_EXERCISE INSTRUCTIONS:_ Within the records, which lines hold the string "metal"? Report each one by copying it.
*** PROVIDED RECORDS ***
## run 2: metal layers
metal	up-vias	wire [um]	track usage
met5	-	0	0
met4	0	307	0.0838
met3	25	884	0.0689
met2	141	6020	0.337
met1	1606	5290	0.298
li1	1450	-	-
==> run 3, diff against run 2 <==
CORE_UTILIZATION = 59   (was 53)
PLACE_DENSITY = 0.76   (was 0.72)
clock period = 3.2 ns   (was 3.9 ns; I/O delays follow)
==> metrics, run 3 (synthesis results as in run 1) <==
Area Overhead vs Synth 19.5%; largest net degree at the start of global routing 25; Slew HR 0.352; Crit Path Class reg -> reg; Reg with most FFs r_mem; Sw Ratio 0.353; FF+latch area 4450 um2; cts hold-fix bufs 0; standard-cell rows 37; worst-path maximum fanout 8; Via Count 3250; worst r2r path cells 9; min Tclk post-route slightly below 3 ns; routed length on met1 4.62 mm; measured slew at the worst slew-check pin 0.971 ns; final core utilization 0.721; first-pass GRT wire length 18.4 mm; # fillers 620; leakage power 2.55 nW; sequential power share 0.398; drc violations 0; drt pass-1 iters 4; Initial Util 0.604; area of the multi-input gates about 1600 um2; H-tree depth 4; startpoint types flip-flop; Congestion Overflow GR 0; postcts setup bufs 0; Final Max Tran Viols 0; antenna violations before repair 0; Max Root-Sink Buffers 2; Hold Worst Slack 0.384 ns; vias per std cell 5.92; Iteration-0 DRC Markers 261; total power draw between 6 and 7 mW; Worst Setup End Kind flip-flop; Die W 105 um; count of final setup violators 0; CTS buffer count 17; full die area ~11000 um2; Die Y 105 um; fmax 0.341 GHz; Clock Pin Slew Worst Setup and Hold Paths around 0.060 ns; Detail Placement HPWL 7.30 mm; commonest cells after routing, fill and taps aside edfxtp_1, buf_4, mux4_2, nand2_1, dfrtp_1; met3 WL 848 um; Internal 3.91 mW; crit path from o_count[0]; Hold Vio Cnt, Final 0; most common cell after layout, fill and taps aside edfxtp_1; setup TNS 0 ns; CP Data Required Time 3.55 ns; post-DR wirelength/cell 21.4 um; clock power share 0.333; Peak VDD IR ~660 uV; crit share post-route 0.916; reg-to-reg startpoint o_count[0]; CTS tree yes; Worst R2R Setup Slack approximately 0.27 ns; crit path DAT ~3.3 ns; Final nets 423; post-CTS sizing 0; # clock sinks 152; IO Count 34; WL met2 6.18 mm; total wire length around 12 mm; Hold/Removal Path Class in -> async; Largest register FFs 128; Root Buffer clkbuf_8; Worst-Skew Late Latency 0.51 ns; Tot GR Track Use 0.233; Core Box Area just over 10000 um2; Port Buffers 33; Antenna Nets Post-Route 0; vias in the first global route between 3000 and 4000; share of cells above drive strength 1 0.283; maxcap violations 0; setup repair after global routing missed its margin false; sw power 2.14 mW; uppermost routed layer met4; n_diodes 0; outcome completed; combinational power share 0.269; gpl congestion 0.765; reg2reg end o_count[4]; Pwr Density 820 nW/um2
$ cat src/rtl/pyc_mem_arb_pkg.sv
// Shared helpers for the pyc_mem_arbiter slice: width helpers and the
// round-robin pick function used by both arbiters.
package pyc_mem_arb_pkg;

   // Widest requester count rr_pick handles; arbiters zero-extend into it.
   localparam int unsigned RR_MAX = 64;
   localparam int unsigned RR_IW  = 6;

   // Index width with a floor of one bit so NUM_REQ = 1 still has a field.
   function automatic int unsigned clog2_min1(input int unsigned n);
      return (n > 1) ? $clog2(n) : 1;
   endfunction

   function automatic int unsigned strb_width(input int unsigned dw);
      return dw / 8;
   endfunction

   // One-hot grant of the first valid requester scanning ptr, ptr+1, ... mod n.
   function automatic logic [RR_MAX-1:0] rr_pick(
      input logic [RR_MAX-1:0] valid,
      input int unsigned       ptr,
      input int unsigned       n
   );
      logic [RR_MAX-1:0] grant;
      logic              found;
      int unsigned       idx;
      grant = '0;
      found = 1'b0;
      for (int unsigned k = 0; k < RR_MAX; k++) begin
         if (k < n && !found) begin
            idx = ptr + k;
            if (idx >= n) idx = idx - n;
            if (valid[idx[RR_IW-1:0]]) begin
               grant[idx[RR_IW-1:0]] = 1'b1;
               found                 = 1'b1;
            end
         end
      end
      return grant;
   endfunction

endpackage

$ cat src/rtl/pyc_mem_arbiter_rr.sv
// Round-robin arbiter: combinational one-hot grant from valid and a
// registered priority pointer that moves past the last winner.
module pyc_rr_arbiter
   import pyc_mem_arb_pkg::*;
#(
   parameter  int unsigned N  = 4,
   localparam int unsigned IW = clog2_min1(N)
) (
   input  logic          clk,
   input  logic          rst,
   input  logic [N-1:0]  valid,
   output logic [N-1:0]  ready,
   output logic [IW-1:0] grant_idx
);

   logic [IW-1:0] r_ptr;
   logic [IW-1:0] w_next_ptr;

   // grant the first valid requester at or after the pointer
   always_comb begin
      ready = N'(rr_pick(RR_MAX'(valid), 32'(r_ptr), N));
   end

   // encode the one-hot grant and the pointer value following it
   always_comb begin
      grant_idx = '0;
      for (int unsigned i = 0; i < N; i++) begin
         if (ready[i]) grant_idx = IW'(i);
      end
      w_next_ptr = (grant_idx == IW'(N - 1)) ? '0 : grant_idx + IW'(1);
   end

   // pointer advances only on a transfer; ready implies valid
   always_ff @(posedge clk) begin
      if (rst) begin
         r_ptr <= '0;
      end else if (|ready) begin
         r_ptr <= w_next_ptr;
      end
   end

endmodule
*** End of PROVIDED RECORDS ***
_EXERCISE SOLUTION:_
## run 2: metal layers
metal	up-vias	wire [um]	track usage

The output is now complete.